その今作のタイトルは、『死にたくなるしょうもない日々が死にたくなるくらいしょうもなくて死ぬほど死にたくない日々』という。実に43文字。これは恐らく史上最もタイトルが長い漫画なのではないかと思う。
そしてこれは、近年増えているあらすじを説明したような文章系タイトルの作品たちとも一線を画している。

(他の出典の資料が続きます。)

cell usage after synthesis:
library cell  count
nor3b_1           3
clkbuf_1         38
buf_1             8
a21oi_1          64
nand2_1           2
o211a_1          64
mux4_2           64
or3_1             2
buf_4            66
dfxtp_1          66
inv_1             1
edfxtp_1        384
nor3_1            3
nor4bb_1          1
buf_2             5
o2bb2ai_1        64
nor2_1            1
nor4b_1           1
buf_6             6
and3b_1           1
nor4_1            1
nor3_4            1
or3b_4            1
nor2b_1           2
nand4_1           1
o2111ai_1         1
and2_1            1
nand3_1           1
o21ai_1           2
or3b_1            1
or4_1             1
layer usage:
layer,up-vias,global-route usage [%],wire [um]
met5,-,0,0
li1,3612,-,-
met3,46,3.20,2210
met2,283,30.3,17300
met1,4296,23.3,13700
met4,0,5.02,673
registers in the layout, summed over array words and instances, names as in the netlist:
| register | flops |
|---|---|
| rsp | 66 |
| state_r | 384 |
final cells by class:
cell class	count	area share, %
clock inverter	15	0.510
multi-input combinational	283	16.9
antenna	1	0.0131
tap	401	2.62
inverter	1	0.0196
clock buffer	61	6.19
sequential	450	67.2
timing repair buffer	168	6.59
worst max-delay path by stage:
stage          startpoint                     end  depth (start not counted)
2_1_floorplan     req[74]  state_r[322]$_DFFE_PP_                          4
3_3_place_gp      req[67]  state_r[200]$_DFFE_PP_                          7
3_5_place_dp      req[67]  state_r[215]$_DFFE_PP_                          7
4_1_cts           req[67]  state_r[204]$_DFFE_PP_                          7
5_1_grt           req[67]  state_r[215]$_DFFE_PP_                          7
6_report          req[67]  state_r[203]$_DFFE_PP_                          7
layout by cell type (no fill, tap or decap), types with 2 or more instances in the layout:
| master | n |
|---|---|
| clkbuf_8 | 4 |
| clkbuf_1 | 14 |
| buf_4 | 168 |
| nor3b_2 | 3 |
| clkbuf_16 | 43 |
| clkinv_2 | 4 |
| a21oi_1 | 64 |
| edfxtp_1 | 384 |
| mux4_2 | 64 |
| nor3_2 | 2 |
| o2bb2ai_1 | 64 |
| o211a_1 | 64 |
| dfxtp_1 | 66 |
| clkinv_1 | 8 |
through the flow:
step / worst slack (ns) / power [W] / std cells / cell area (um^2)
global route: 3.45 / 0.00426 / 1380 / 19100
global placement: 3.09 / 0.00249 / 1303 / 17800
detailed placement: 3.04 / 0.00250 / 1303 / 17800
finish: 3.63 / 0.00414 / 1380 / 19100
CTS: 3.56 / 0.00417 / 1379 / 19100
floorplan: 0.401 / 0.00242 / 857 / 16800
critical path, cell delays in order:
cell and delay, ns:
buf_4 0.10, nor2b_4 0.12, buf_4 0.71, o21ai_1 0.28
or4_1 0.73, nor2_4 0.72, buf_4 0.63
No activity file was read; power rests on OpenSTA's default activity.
<file path="config.mk">
export PLATFORM = sky130hd
export DESIGN_NAME = mwe_core
export DESIGN_NICKNAME = d
export VERILOG_FILES = /design/src/inc/mwe_pkg.sv /design/src/rtl/mwe_core.sv /design/src/rtl/mwe_locate.sv
export VERILOG_INCLUDE_DIRS = /design/src /design/src/inc
export SDC_FILE = /design/constraint.sdc
export NUM_CORES = 1
export LEC_CHECK = 0
export BUFFER_PORTS_ARGS = -buffer_cell sky130_fd_sc_hd__buf_2
export CAP_MARGIN = 20
export CORE_MARGIN = 1.5
export CORE_UTILIZATION = 50
export CTS_CLUSTER_SIZE = 10
export DETAILED_ROUTE_END_ITERATION = 16
export HOLD_SLACK_MARGIN = 0.08
export PLACE_DENSITY = 0.89
export SYNTH_ARGS = -nofsm -noshare
export SYNTH_HDL_FRONTEND = slang
export SYNTH_SLANG_ARGS = --single-unit
</file>
<file path="constraint.sdc">
create_clock -name CLK -period 6 [get_ports CLK]
set_input_delay 0.3 -clock CLK [delete_from_list [all_inputs] [get_ports CLK]]
set_output_delay 0.3 -clock CLK [all_outputs]
set_load 0.1 [all_outputs]
</file>
<file path="src/design/snp_pkg.sv">
// constants and types for the station number positioning block
// Overview of operation
// - station positioning runs only while the method select register holds zero
// - geometry bit: 0 linear, 1 rotating with positions 0 to span minus one
// - stations per rotation accepted from 1 to 4096, default 1, evenly spaced
// - with BCD coding the stations count is limited to 1 to 1000
// - machine zero is station 0, set by the zero point event
// - station numbers rise in the forward direction up to count minus one
// - numbering bit: 0 gives stations 0..N-1, 1 gives stations 1..N
// - code bit: command inputs read as binary when 0, BCD when 1
// - binary weights 1..2048; BCD weights 1,2,4,8,10..80,100..800
// - command value is the sum of weights of inputs driven low
// - mode bit: absolute station command when 0, incremental when 1
// - absolute mode takes the decoded value as the target station
// - incremental target is the resting station plus or minus the value
// - BCD digit groups above 9, 90 or 900 raise a position error
// - absolute direction: open/open shortest, a forward, b reverse, both error
// - a start pulse launches positioning on inputs valid at that moment
package snp_pkg;
    localparam int CMD_W  = 12;
    localparam int ST_W   = 13;
    localparam int SPAN_W = 24;

    localparam logic [7:0] OFS_METHOD  = 8'h00;
    localparam logic [7:0] OFS_CONFIG  = 8'h04;
    localparam logic [7:0] OFS_FEATURE = 8'h08;
    localparam logic [7:0] OFS_NSTAT   = 8'h0c;
    localparam logic [7:0] OFS_SPAN    = 8'h10;
    localparam logic [7:0] OFS_CUR     = 8'h14;
    localparam logic [7:0] OFS_TARGET  = 8'h18;
    localparam logic [7:0] OFS_TPOS    = 8'h1c;
    localparam logic [7:0] OFS_STATUS  = 8'h20;
    localparam logic [7:0] OFS_MASK    = 8'h24;

    localparam int BIT_ROTATE  = 2;
    localparam int BIT_INCR    = 3;
    localparam int BIT_BCD     = 4;
    localparam int BIT_ONEBASE = 3;

    localparam int EV_ISSUED = 0;
    localparam int EV_ERROR  = 1;
    localparam int EV_ARRIVE = 2;
    localparam int EV_W      = 3;

    localparam logic [ST_W-1:0]   NSTAT_RST  = 13'h0001;
    localparam logic [ST_W-1:0]   NSTAT_MAX  = 13'h1000;
    localparam logic [ST_W-1:0]   NSTAT_BCD  = 13'h03e8;
    localparam logic [SPAN_W-1:0] SPAN_RST   = 24'h010000;
    localparam logic [3:0]        BCD_DIGMAX = 4'h9;
    localparam logic [ST_W-1:0]   BCD_TEN    = 13'h000a;
    localparam logic [ST_W-1:0]   BCD_HUND   = 13'h0064;

    typedef enum logic [2:0] {
        S_IDLE, S_CHECK, S_WRAP, S_SCALE
    } snp_state_t;
endpackage : snp_pkg

</file>
<file path="src/design/snp_muldiv.sv">
// sequential (a*b)/d unit: quotient and remainder after one bit per clock
module snp_muldiv #(
    parameter int AW = 13,
    parameter int BW = 24
) (
    // clock and reset
    input  wire logic          clk_sys,
    input  wire logic          rstn,
    // request
    input  wire logic          start,
    input  wire logic [AW-1:0] opA,
    input  wire logic [BW-1:0] opB,
    input  wire logic [AW-1:0] divisor,
    // answer
    output logic      [BW-1:0] quot,
    output logic      [AW-1:0] rem,
    output logic               done
);
    localparam int PW = AW + BW;
    localparam int CW = $clog2(PW + 1);

    typedef struct packed {
        logic          busy;
        logic [CW-1:0] cnt;
        logic [PW-1:0] num;
        logic [PW-1:0] q;
        logic [AW:0]   acc;
        logic [AW-1:0] d;
        logic [BW-1:0] quot;
        logic [AW-1:0] rem;
        logic          done;
    } snp_div_t;

    snp_div_t r, next_r;

    always_comb begin
        logic [AW:0] t;
        t = '0;
        next_r = r;
        next_r.done = 1'b0;
        if (start) begin
            next_r.busy = 1'b1;
            next_r.cnt  = CW'(PW);
            next_r.num  = PW'(opA) * PW'(opB);
            next_r.acc  = '0;
            next_r.q    = '0;
            next_r.d    = divisor;
        end else if (r.busy) begin
            // restoring division, msb of the product first
            t = {r.acc[AW-1:0], r.num[PW-1]};
            next_r.num = {r.num[PW-2:0], 1'b0};
            if (t >= {1'b0, r.d}) begin
                next_r.acc = t - {1'b0, r.d};
                next_r.q   = {r.q[PW-2:0], 1'b1};
            end else begin
                next_r.acc = t;
                next_r.q   = {r.q[PW-2:0], 1'b0};
            end
            next_r.cnt = r.cnt - CW'(1);
            if (r.cnt == CW'(1)) begin
                next_r.busy = 1'b0;
                next_r.done = 1'b1;
                next_r.quot = next_r.q[BW-1:0];
                next_r.rem  = next_r.acc[AW-1:0];
            end
        end
    end

    always_ff @(posedge clk_sys or negedge rstn) begin
        if (!rstn) begin
            r <= '0;
        end else begin
            r <= next_r;
        end
    end

    assign quot = r.quot;
    assign rem  = r.rem;
    assign done = r.done;
endmodule : snp_muldiv

</file>
<file path="src/design/snp_station_pos.sv">
// station number positioning: command decode, target, direction, apb registers
module snp_station_pos
    import snp_pkg::*;
#(
    parameter logic [SPAN_W-1:0] SPAN_DEFAULT = SPAN_RST
) (
    // clock and reset
    input  wire logic                      clk_sys,
    input  wire logic                      rstn,
    // apb slave
    input  wire logic                      psel,
    input  wire logic                      penable,
    input  wire logic                      pwrite,
    input  wire logic [7:0]                paddr,
    input  wire logic [31:0]               pwdata,
    output logic      [31:0]               prdata,
    output logic                           pready,
    output logic                           pslverr,
    // contact inputs, low means closed; the start pulse is high active
    input  wire logic [snp_pkg::CMD_W-1:0] stationCmdInN,
    input  wire logic                      directionSelectAN,
    input  wire logic                      directionSelectBN,
    input  wire logic                      operationStartIn,
    // servo loop events
    input  wire logic                      posDoneIn,
    input  wire logic                      zeroPointIn,
    // move request to the servo loop
    output logic      [snp_pkg::ST_W-1:0]  targetStation,
    output logic      [snp_pkg::SPAN_W-1:0] targetPos,
    output logic                           moveStart,
    output logic                           moveDirFwd,
    output logic                           posError,
    output logic                           irq
);
    import snp_pkg::*;

    typedef struct packed {
        snp_state_t        st;
        logic [2:0]        methodSel;
        logic              rotating;
        logic              incMode;
        logic              bcdCode;
        logic              oneBased;
        logic [ST_W-1:0]   nStations;
        logic [SPAN_W-1:0] span;
        logic [ST_W-1:0]   curSt;
        logic [ST_W-1:0]   tgtSt;
        logic [ST_W-1:0]   tgtOut;
        logic [CMD_W-1:0]  cmdRaw;
        logic              dirA;
        logic              dirB;
        logic [SPAN_W-1:0] tgtPos;
        logic              moveStart;
        logic              moveDirFwd;
        logic              posError;
        logic [EV_W-1:0]   status;
        logic [EV_W-1:0]   mask;
        logic              irq;
        logic              divStart;
        logic              pready;
        logic              pslverr;
        logic [31:0]       prdata;
    } snp_regs_t;

    snp_regs_t r, next_r;

    logic [SPAN_W-1:0] divQuot;
    logic [ST_W-1:0]   divRem;
    logic              divDone;
    logic [ST_W-1:0]   divA;
    logic [SPAN_W-1:0] divB;

    // one unit serves both the wrap and the scaling, so they never overlap
    assign divA = (r.st == S_WRAP) ? ST_W'(cmdValue(r.cmdRaw, r.bcdCode)) : r.tgtSt;
    assign divB = (r.st == S_WRAP) ? SPAN_W'(1) : r.span;

    snp_muldiv #(
        .AW(ST_W),
        .BW(SPAN_W)
    ) u_muldiv (
        .clk_sys(clk_sys),
        .rstn   (rstn),
        .start  (r.divStart),
        .opA    (divA),
        .opB    (divB),
        .divisor(r.nStations),
        .quot   (divQuot),
        .rem    (divRem),
        .done   (divDone)
    );

    function automatic logic [ST_W-1:0] cmdValue(input logic [CMD_W-1:0] c,
                                                 input logic bcd);
        if (bcd) begin
            cmdValue = ST_W'(c[3:0]) + ST_W'(c[7:4]) * BCD_TEN
                     + ST_W'(c[11:8]) * BCD_HUND;
        end else begin
            cmdValue = ST_W'(c);
        end
    endfunction : cmdValue

    // closed contacts count, open ones contribute nothing
    logic [CMD_W-1:0] cmdClosed;
    assign cmdClosed = ~stationCmdInN;

    logic [ST_W-1:0] cmdVal;
    logic [ST_W-1:0] base;
    logic            bcdBad;
    logic            nBad;
    assign cmdVal = cmdValue(r.cmdRaw, r.bcdCode);
    assign base   = r.oneBased ? ST_W'(1) : ST_W'(0);
    assign bcdBad = r.bcdCode && (r.cmdRaw[3:0] > BCD_DIGMAX
                 || r.cmdRaw[7:4] > BCD_DIGMAX || r.cmdRaw[11:8] > BCD_DIGMAX);
    assign nBad   = r.nStations == '0 || r.nStations > NSTAT_MAX
                 || (r.bcdCode && r.nStations > NSTAT_BCD);

    logic apbAcc;
    logic apbWr;
    logic nWrOk;
    assign apbAcc = psel && penable && !r.pready;
    assign apbWr  = psel && penable && r.pready && pwrite;
    assign nWrOk  = pwdata[ST_W-1:0] != '0 && ST_W'(pwdata[ST_W-1:0]) <= NSTAT_MAX
                 && pwdata[31:ST_W] == '0 && !(r.bcdCode && pwdata[ST_W-1:0] > NSTAT_BCD);

    always_comb begin
        logic [ST_W-1:0]  idx;
        logic [ST_W:0]    sum;
        logic [ST_W-1:0]  diff;
        logic [EV_W-1:0]  ev;
        logic             err;
        logic             fwd;
        idx  = '0;
        sum  = '0;
        diff = '0;
        ev   = '0;
        err  = 1'b0;
        fwd  = r.dirA;
        next_r = r;
        next_r.moveStart = 1'b0;
        next_r.divStart  = 1'b0;

        case (r.st)
            S_IDLE: begin
                // inputs captured at the start, later changes are ignored
                if (operationStartIn && r.methodSel == 3'h0) begin
                    next_r.st     = S_CHECK;
                    next_r.cmdRaw = cmdClosed;
                    next_r.dirA   = !directionSelectAN;
                    next_r.dirB   = !directionSelectBN;
                end
            end
            S_CHECK: begin
                err = nBad || bcdBad;
                if (!r.incMode) begin
                    err = err || (r.dirA && r.dirB);
                    err = err || cmdVal < base || cmdVal - base >= r.nStations;
                    idx = cmdVal - base;
                end else begin
                    err = err || (r.dirA == r.dirB);
                end
                if (err) begin
                    next_r.posError = 1'b1;
                    ev[EV_ERROR]    = 1'b1;
                    next_r.st       = S_IDLE;
                end else if (!r.incMode) begin
                    next_r.tgtSt = idx;
                    diff = (idx >= r.curSt) ? idx - r.curSt
                                            : idx + r.nStations - r.curSt;
                    // shortest way, ties go forward
                    if (!r.dirA && !r.dirB) begin
                        fwd = {diff, 1'b0} <= {1'b0, r.nStations};
                    end
                    next_r.moveDirFwd = fwd;
                    next_r.st         = S_SCALE;
                    next_r.divStart   = 1'b1;
                end else if (r.rotating) begin
                    next_r.st       = S_WRAP;
                    next_r.divStart = 1'b1;
                end else begin
                    // linear incremental: no wrap, leaving the range is an error
                    sum = r.dirA ? {1'b0, r.curSt} + {1'b0, cmdVal}
                                 : {1'b0, r.curSt} - {1'b0, cmdVal};
                    if (sum[ST_W] || sum[ST_W-1:0] >= r.nStations) begin
                        next_r.posError = 1'b1;
                        ev[EV_ERROR]    = 1'b1;
                        next_r.st       = S_IDLE;
                    end else begin
                        next_r.tgtSt      = sum[ST_W-1:0];
                        next_r.moveDirFwd = r.dirA;
                        next_r.st         = S_SCALE;
                        next_r.divStart   = 1'b1;
                    end
                end
            end
            S_WRAP: begin
                if (divDone) begin
                    if (r.dirA) begin
                        sum = {1'b0, r.curSt} + {1'b0, divRem};
                        if (sum >= {1'b0, r.nStations}) begin
                            sum = sum - {1'b0, r.nStations};
                        end
                    end else begin
                        sum = (r.curSt >= divRem)
                            ? {1'b0, r.curSt - divRem}
                            : {1'b0, r.curSt + r.nStations - divRem};
                    end
                    next_r.tgtSt      = sum[ST_W-1:0];
                    next_r.moveDirFwd = r.dirA;
                    next_r.st         = S_SCALE;
                    next_r.divStart   = 1'b1;
                end
            end
            S_SCALE: begin
                // even spacing: station times span over stations count
                if (divDone) begin
                    next_r.tgtPos    = divQuot;
                    next_r.moveStart = 1'b1;
                    next_r.posError  = 1'b0;
                    ev[EV_ISSUED]    = 1'b1;
                    next_r.st        = S_IDLE;
                end
            end
            default: begin
                next_r.st = S_IDLE;
            end
        endcase

        // resting station follows the servo loop; zero point wins
        if (zeroPointIn) begin
            next_r.curSt = '0;
        end else if (posDoneIn) begin
            next_r.curSt = r.tgtSt;
            ev[EV_ARRIVE] = 1'b1;
        end

        // apb: pready one cycle into the access phase, read data at that edge, writes take effect at the next one
        next_r.pready  = apbAcc;
        next_r.pslverr = 1'b0;
        next_r.prdata  = '0;
        if (apbAcc) begin
            case (paddr)
                OFS_METHOD:  next_r.prdata = 32'(r.methodSel);
                OFS_CONFIG:  next_r.prdata = 32'({r.bcdCode, r.incMode, r.rotating}) << BIT_ROTATE;
                OFS_FEATURE: next_r.prdata = 32'(r.oneBased) << BIT_ONEBASE;
                OFS_NSTAT:   next_r.prdata = 32'(r.nStations);
                OFS_SPAN:    next_r.prdata = 32'(r.span);
                OFS_CUR:     next_r.prdata = 32'(r.curSt + base);
                OFS_TARGET:  next_r.prdata = 32'(r.tgtSt + base);
                OFS_TPOS:    next_r.prdata = 32'(r.tgtPos);
                OFS_STATUS:  next_r.prdata = 32'(r.status);
                OFS_MASK:    next_r.prdata = 32'(r.mask);
                default:     next_r.pslverr = 1'b1;
            endcase
        end
        if (apbWr) begin
            case (paddr)
                OFS_METHOD:  next_r.methodSel = pwdata[2:0];
                OFS_CONFIG: begin
                    next_r.rotating = pwdata[BIT_ROTATE];
                    next_r.incMode  = pwdata[BIT_INCR];
                    next_r.bcdCode  = pwdata[BIT_BCD];
                end
                OFS_FEATURE: next_r.oneBased = pwdata[BIT_ONEBASE];
                OFS_NSTAT: begin
                    // out of range values are dropped, the old count stays
                    if (nWrOk) begin
                        next_r.nStations = pwdata[ST_W-1:0];
                    end
                end
                OFS_SPAN: begin
                    if (pwdata[SPAN_W-1:0] != '0) begin
                        next_r.span = pwdata[SPAN_W-1:0];
                    end
                end
                OFS_STATUS:  next_r.status = r.status & ~pwdata[EV_W-1:0];
                OFS_MASK:    next_r.mask = pwdata[EV_W-1:0];
                default:     next_r.status = r.status;
            endcase
        end
        // a new event beats a clear in the same cycle
        next_r.status = next_r.status | ev;
        next_r.irq    = |(next_r.status & next_r.mask);
        // user numbering kept in a flop so the output pin has no adder behind it
        next_r.tgtOut = next_r.tgtSt + (next_r.oneBased ? ST_W'(1) : ST_W'(0));
    end

    always_ff @(posedge clk_sys or negedge rstn) begin
        if (!rstn) begin
            r           <= '0;
            r.st        <= S_IDLE;
            r.nStations <= NSTAT_RST;
            r.span      <= SPAN_DEFAULT;
        end else begin
            r <= next_r;
        end
    end

    assign prdata        = r.prdata;
    assign pready        = r.pready;
    assign pslverr       = r.pslverr;
    assign targetStation = r.tgtOut;
    assign targetPos     = r.tgtPos;
    assign moveStart     = r.moveStart;
    assign moveDirFwd    = r.moveDirFwd;
    assign posError      = r.posError;
    assign irq           = r.irq;
endmodule : snp_station_pos

</file>
<file path="config.mk">
export PLATFORM = sky130hd
export DESIGN_NAME = snp_station_pos
export DESIGN_NICKNAME = d
export VERILOG_FILES = /design/src/design/snp_pkg.sv /design/src/design/snp_muldiv.sv /design/src/design/snp_station_pos.sv
export SDC_FILE = /design/constraint.sdc
export NUM_CORES = 2
export LEC_CHECK = 0
export ABC_CLOCK_PERIOD_IN_PS = 8850
export BUFFER_PORTS_ARGS = -buffer_cell sky130_fd_sc_hd__buf_2
export CORE_MARGIN = 2
export CORE_UTILIZATION = 30
export DETAILED_ROUTE_END_ITERATION = 10
export GPL_ROUTABILITY_DRIVEN = 0
export MAX_ROUTING_LAYER = met4
export RECOVER_POWER = 25
export SYNTH_ARGS = -nofsm -noshare
export SYNTH_HDL_FRONTEND = slang
export SYNTH_SLANG_ARGS = --single-unit
</file>
<file path="constraint.sdc">
create_clock -name clk_sys -period 8.85 [get_ports clk_sys]
set_input_delay 1.3275 -clock clk_sys [delete_from_list [all_inputs] [get_ports clk_sys]]
set_output_delay 1.3275 -clock clk_sys [all_outputs]
set_load 0.02 [all_outputs]
</file>
==> impl_metrics.json <==
{
  "timing.final.hold_violations": 0,
  "power_switching_mw": 2.46,
  "fmax_mhz": 119,
  "placed_cell_area_um2": 32700,
  "worst_path_max_delay_cell": "sky130_fd_sc_hd__fa_1",
  "post-place-ws_ns": 0.178,
  "antenna_found_initial": 11,
  "max_stage_delay_ns": 0.54,
  "clock_power_share": 0.274,
  "critPathKind": "flop to flop",
  "final_period_minus_worst_setup_slack_ns": 8.43,
  "cellInternalPower_mw": 3.50,
  "clock_tree.htree_level_count": 2,
  "max_cap_violations": 3,
  "final.fill_count": 10740,
  "violations": "max-capacitance violations, max-slew violations",
  "first_global_vias": 24982,
  "run_status": "finished with violations",
  "setup-violations-final": 0,
  "cts.clk_slew.worst_paths_ns": 0.07,
  "synth_sequential_area_ratio": 0.235,
  "overall_via_count_from_detail_route": 25156,
  "port_buffers": 128,
  "worstPathMaxFanout": 6,
  "ctsRootBufferMaster": "sky130_fd_sc_hd__clkbuf_16",
  "synth_seq_cells": 291,
  "final_common_cell": "sky130_fd_sc_hd__nand2_1",
  "cts-buffers-inserted": 37,
  "clkLatencyLatePin_ns": 0.59,
  "clk_path_buf_depth": 3,
  "final_min_period_over_clock_period": 0.952,
  "core_util_final": 0.334,
  "floorplan.initialDensity": 0.303,
  "crit_buf_inv": 2,
  "ys_types": 91,
  "critPathCaptureType": "flop",
  "dp_hpwl_mm": 76.0,
  "postSynthAreaPerCell_um2": 8.98,
  "num_rows": 117,
  "final.setup_skew_ns": 0.0466,
  "grtUsageTotal": 0.188,
  "power.total_mw": 5.95,
  "synth.yosys.warnings": 0,
  "grt_pass1_wl_mm": 150,
  "synthFlopType": "sky130_fd_sc_hd__dfrtp_1",
  "ir_worst_vdd_mv": 0.163,
  "synth_cells": 3450,
  "worst-slew-pin-transition_ns": 5.02,
  "required_ns": 9.32,
  "fin_ws_ns": 0.421,
  "switching_share": 0.413,
  "dieArea_um2": 106000,
  "worstPathArrival_ns": 8.90,
  "power-per-cell-area_nw_per_um2": 175,
  "post_drt_wl_per_cell_um": 20.0,
  "setup.worst_path.start_class": "flop",
  "largest_net_degree_at_the_start_of_global_routing": 138,
  "dr.pass1.iters": 6,
  "core-area_um2": 102000,
  "fp.dieW_um": 325,
  "comb_power_share": 0.484,
  "syn_area_um2": 31000,
  "ctsHoldBuffers": 0,
  "drtAntennaViolNets": 0,
  "totalWireLength_mm": 97.4,
  "timing.hold.worst.class": "flop to flop",
  "detail_route.vias_per_cell": 5.17,
  "die_height_um": 325,
  "io-pin-count": 137,
  "numClockSinks": 291,
  "area_growth_pct": 10.1,
  "worst_slew_margin": -2.35,
  "final_max_slew_violation_count": 224,
  "cts_tree": "done",
  "total_leakage_power_nw": 16.7,
  "crit_path_leading_delay_family": "adder cells",
  "drt-initial-drc-count": 2295,
  "mostFrequentLayoutCells": "sky130_fd_sc_hd__nand2_1, sky130_fd_sc_hd__inv_1, sky130_fd_sc_hd__dfrtp_1",
  "post_route_cells_drive_above_1_share": 0.109,
  "drc_errors": 0,
  "synth_async_sr_flop_share": 1.00,
  "synth_edf_count": 0,
  "final_design_area_no_fill_um2": 34100,
  "globalRoute.totalOverflow": 0,
  "final_net_count": 4069,
  "power.share.sequential": 0.241
}
==> power by group through the flow <==
stage | clock, mW | sequential (mW) | combinational, mW
floorplan | 0 | 1.43 | 2.10
CTS | 1.67 | 1.43 | 2.79
detailed placement | 0 | 1.46 | 2.77
global route | 1.72 | 1.44 | 3.23
finish | 1.63 | 1.44 | 2.88
global placement | 0 | 1.46 | 2.73
==> kinds of logic (layout without fill, tap and decap cells) <==
group,after synthesis,after routing,synth area share
buf+inv,631,665,0.0855
fa+ha+maj,545,545,0.287
mux,184,184,0.0626
other cells,1,19,0.000121
xor+xnor,147,147,0.0418
compound gates,624,624,0.134
simple gates,1027,1027,0.154
flops,291,291,0.235
==> final cells by class <==
type,instances,area [um^2],share of cell area
antenna,11,27.5,0.000807
timing repair buffer,175,991,0.0290
sequential,291,7290,0.214
tap,1368,1710,0.0502
multi-input combinational,2535,21200,0.622
inverter,422,1580,0.0464
clock inverter,23,287,0.00840
clock buffer,45,1020,0.0298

そんな度肝を抜くタイトルの今作は、10代女子を中心に、人々のうまくいかない日常を描いたオムニバス短編集である。
全体を通してはギャグに分類されるのだろうが、決してそれだけではなく、痛々しいほど切ない話や、青春テイストを感じさせる物語もあり、作者の引き出しの多さを感じさせる内容となっている。

今作の特筆すべき点は登場人物たちの掛け合いにある。
その独特の言語感覚は他の作家にはない無二のものであろう。

ギャグらしく勢いのある会話は実に小気味よく、それは音読したときのリズム感を重視しているようにも感じる。
また出てくる単語のチョイスが特殊であり、響きは良いが冷静に考えると意味がよく分からない、それなのになんとなく通じてしまうような。そんな繋がらないようで繋がる会話を味わうことができる。

特に最終話として収められている、1/4黒ニーソメガネ児童液はその点が顕著である。
ファミレスで男女が会話をするだけの単純な物語なのだが、同じような会話を何度も繰り返しながら、徐々にカオスへと向かっていく様は、意味不明でありながら何故か引き込まれてしまう不思議な魅力を有している。
それはあからさまに狂気であり、ある意味で病的だ。
そんな正気の一歩先を、しかしこの上なくポップな絵柄で表現したものが今作なのだ。そして今作の魅力はまさしくそこにある。

つかみどころの無い物語に、むしろこちらが捕まえられてしまうような、読んだ後でどこか心に引っかかりを覚えるような、そんな物語たちを是非体感してみて欲しいと思う。